Listed records
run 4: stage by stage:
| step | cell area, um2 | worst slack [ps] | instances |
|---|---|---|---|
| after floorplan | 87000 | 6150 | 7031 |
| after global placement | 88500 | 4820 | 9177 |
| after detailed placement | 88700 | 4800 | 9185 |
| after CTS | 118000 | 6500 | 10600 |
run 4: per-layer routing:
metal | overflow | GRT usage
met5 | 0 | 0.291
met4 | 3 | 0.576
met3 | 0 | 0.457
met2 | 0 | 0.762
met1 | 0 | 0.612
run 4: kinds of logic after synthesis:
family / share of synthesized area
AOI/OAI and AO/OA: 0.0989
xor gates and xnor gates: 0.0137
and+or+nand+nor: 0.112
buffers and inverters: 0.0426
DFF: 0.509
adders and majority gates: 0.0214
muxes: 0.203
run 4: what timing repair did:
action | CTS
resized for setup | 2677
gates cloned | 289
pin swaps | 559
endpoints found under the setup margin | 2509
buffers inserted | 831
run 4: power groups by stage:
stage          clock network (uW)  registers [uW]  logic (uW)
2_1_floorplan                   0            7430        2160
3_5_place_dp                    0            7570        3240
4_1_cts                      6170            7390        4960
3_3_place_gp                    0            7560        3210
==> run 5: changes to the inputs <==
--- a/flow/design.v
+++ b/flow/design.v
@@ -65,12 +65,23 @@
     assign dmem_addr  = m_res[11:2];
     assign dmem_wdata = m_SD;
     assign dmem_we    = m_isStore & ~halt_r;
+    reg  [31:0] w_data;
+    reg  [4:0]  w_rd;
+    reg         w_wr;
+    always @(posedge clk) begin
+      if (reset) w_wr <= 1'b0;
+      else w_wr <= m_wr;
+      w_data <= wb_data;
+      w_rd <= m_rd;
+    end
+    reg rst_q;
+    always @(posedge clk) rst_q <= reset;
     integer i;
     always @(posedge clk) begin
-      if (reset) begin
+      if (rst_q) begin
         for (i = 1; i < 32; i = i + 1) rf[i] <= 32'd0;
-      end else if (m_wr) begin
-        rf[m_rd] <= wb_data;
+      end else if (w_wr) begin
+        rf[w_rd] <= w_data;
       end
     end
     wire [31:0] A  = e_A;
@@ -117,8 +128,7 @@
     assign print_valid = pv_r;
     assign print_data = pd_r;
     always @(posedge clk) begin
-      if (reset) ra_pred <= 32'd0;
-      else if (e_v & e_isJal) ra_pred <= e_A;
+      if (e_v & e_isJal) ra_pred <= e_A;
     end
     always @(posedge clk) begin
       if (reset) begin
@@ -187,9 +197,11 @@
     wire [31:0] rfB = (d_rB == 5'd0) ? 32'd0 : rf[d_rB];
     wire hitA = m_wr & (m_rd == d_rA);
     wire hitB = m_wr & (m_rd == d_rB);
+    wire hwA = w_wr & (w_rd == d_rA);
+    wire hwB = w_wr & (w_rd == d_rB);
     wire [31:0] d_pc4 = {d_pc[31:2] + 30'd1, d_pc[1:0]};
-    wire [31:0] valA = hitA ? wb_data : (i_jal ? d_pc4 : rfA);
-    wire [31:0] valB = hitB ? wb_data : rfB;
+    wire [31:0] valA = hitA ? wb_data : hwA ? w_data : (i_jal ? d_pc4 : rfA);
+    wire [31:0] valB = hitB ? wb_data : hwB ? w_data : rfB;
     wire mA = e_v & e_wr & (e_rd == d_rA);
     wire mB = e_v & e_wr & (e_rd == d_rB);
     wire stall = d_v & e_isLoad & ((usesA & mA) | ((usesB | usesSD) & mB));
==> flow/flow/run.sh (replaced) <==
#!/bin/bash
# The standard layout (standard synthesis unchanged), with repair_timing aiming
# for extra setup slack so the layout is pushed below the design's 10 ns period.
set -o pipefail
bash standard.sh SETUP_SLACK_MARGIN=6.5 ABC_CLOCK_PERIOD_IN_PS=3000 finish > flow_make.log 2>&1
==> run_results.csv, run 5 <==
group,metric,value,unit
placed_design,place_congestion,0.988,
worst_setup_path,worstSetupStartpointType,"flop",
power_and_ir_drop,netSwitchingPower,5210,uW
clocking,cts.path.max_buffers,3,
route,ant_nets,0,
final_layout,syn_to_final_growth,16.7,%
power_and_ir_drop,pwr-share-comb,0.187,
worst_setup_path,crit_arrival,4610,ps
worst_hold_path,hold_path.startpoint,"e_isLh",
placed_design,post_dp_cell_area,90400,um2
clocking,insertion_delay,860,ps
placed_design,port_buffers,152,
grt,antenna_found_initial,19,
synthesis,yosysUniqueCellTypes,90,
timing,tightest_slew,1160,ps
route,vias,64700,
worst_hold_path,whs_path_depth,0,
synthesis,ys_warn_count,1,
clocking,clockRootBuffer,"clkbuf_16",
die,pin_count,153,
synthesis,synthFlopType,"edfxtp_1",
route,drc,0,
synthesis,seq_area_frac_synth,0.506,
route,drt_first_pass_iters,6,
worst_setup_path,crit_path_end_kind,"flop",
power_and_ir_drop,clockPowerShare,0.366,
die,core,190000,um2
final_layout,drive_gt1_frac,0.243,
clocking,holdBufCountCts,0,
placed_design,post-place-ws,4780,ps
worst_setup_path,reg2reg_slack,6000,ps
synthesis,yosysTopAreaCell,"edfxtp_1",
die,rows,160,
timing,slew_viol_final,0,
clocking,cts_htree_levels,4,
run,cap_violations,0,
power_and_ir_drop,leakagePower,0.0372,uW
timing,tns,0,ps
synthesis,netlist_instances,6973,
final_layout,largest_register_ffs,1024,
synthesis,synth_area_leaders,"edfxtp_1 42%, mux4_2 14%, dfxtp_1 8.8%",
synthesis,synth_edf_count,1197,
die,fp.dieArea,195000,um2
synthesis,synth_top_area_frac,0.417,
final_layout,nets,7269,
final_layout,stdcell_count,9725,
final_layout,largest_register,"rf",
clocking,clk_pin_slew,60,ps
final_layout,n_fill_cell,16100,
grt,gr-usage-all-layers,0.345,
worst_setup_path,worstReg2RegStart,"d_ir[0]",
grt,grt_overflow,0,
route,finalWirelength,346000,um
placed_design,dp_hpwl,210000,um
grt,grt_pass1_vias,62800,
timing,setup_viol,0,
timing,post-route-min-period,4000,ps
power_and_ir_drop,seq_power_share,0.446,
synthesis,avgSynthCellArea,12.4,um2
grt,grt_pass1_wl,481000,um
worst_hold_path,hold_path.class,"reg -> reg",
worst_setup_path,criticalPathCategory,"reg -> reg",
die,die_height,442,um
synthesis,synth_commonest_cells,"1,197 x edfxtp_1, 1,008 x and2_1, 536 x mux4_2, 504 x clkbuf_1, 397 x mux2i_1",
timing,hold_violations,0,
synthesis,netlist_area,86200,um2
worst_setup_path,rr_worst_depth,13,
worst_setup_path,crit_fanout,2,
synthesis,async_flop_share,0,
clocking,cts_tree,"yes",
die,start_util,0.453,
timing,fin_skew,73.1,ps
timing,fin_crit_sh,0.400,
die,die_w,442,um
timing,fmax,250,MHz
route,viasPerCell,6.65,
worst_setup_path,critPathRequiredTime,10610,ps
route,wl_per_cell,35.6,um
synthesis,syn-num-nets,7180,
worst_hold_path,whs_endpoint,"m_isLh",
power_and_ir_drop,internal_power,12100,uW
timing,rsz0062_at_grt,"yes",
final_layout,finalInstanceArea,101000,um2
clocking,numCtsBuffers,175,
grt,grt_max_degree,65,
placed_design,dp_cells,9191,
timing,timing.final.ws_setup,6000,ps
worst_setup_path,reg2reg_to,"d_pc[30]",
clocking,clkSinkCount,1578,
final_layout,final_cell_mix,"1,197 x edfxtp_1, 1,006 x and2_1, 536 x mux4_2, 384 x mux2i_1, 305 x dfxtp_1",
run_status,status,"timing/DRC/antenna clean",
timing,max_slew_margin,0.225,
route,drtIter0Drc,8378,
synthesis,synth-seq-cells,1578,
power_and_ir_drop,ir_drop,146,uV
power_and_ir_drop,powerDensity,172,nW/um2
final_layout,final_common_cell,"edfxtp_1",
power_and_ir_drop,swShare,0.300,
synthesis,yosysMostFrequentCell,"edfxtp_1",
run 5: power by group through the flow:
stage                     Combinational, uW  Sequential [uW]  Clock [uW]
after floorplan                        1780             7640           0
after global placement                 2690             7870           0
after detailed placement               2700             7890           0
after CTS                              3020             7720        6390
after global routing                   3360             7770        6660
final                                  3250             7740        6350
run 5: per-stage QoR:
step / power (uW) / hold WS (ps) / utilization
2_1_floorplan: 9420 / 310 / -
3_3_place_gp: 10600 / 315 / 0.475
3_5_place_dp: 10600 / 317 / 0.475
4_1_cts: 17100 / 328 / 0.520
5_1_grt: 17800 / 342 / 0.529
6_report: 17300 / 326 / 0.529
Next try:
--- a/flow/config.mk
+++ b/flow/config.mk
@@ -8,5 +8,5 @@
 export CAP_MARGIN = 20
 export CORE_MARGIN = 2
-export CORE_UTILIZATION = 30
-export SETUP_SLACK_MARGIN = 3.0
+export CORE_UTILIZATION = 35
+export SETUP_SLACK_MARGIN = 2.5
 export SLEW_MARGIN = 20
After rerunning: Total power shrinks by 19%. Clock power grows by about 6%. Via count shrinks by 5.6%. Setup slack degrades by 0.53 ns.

The task
Take from the material above the lines running from the one with "synthesis,netlist_area,86200,um2" through the one with "worst_setup_path,critPathRequiredTime,10610,ps", and repeat them exactly, with nothing else.

Exercise result
synthesis,netlist_area,86200,um2
worst_setup_path,rr_worst_depth,13,
worst_setup_path,crit_fanout,2,
synthesis,async_flop_share,0,
clocking,cts_tree,"yes",
die,start_util,0.453,
timing,fin_skew,73.1,ps
timing,fin_crit_sh,0.400,
die,die_w,442,um
timing,fmax,250,MHz
route,viasPerCell,6.65,
worst_setup_path,critPathRequiredTime,10610,ps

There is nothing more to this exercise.